EXERCISE DESCRIPTION:
If a line in the entries includes "define", show that line.

DATA PROVIDED:
+-------+

===== src/include/fp_fma_macros.svh =====
// --------------------------------------------------
// Shared constants for the binary64 FMA pipeline.
// Include wherever a width, the bias or the NaN word is needed.
// --------------------------------------------------
`ifndef FP_FMA_MACROS_SVH
`define FP_FMA_MACROS_SVH

// Register stages from operand capture to result
`define FP_FMA_STAGES 4

// binary64 field widths
`define FP_EXP_W  11
`define FP_MANT_W 52

// Exponent bias
`define FP_EXP_BIAS 1023

// Every NaN result uses this one quiet pattern
`define FP_QNAN 64'h7FF8000000000001

`endif


===== src/hw/fp_fma_pkg.sv =====
// --------------------------------------------------
// Types shared by the FMA stages: operand word, class
// flags, operation mode and the inter-stage records.
// --------------------------------------------------
`include "fp_fma_macros.svh"

package fp_fma_pkg;

    // One binary64 word
    typedef struct packed {
        logic                  sign;
        logic [`FP_EXP_W-1:0]  exp;
        logic [`FP_MANT_W-1:0] frac;
    } fp64_t;

    typedef struct packed {
        logic is_nan;
        logic is_inf;
        logic is_zero;
    } fp_class_t;

    typedef struct packed {
        logic neg_product;
        logic neg_addend;
    } fma_mode_t;

    // --------------------------------------------------
    // Stage records
    // --------------------------------------------------
    // Exponents carry two extra bits so large products cannot wrap
    typedef struct packed {
        logic                        valid;
        logic                        p_sign;
        logic signed [`FP_EXP_W+1:0] p_exp;
        logic [`FP_MANT_W:0]         mant_a;
        logic [`FP_MANT_W:0]         mant_b;
        logic                        c_sign;
        logic [`FP_EXP_W-1:0]        c_exp;
        logic [`FP_MANT_W:0]         c_mant;
        fp_class_t                   cls_a;
        fp_class_t                   cls_b;
        fp_class_t                   cls_c;
    } s1_rec_t;

    typedef struct packed {
        logic                        valid;
        logic                        p_sign;
        logic signed [`FP_EXP_W+1:0] p_exp;
        logic [2*`FP_MANT_W+1:0]     p_mant;
        logic                        c_sign;
        logic [`FP_EXP_W-1:0]        c_exp;
        logic [`FP_MANT_W:0]         c_mant;
        logic                        p_nan;
        logic                        p_inf;
        logic                        p_zero;
        fp_class_t                   cls_c;
    } s2_rec_t;

    // Sum bus holds the binary point just below bit 210
    typedef struct packed {
        logic                        valid;
        logic                        sign;
        logic signed [`FP_EXP_W+1:0] exp;
        logic [4*`FP_MANT_W+3:0]     sum;
        logic                        special;
        fp64_t                       special_res;
        logic                        invalid;
    } s3_rec_t;

endpackage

+-------+

RESULT BELOW:
`define FP_FMA_MACROS_SVH
`define FP_FMA_STAGES 4
`define FP_EXP_W  11
`define FP_MANT_W 52
`define FP_EXP_BIAS 1023
`define FP_QNAN 64'h7FF8000000000001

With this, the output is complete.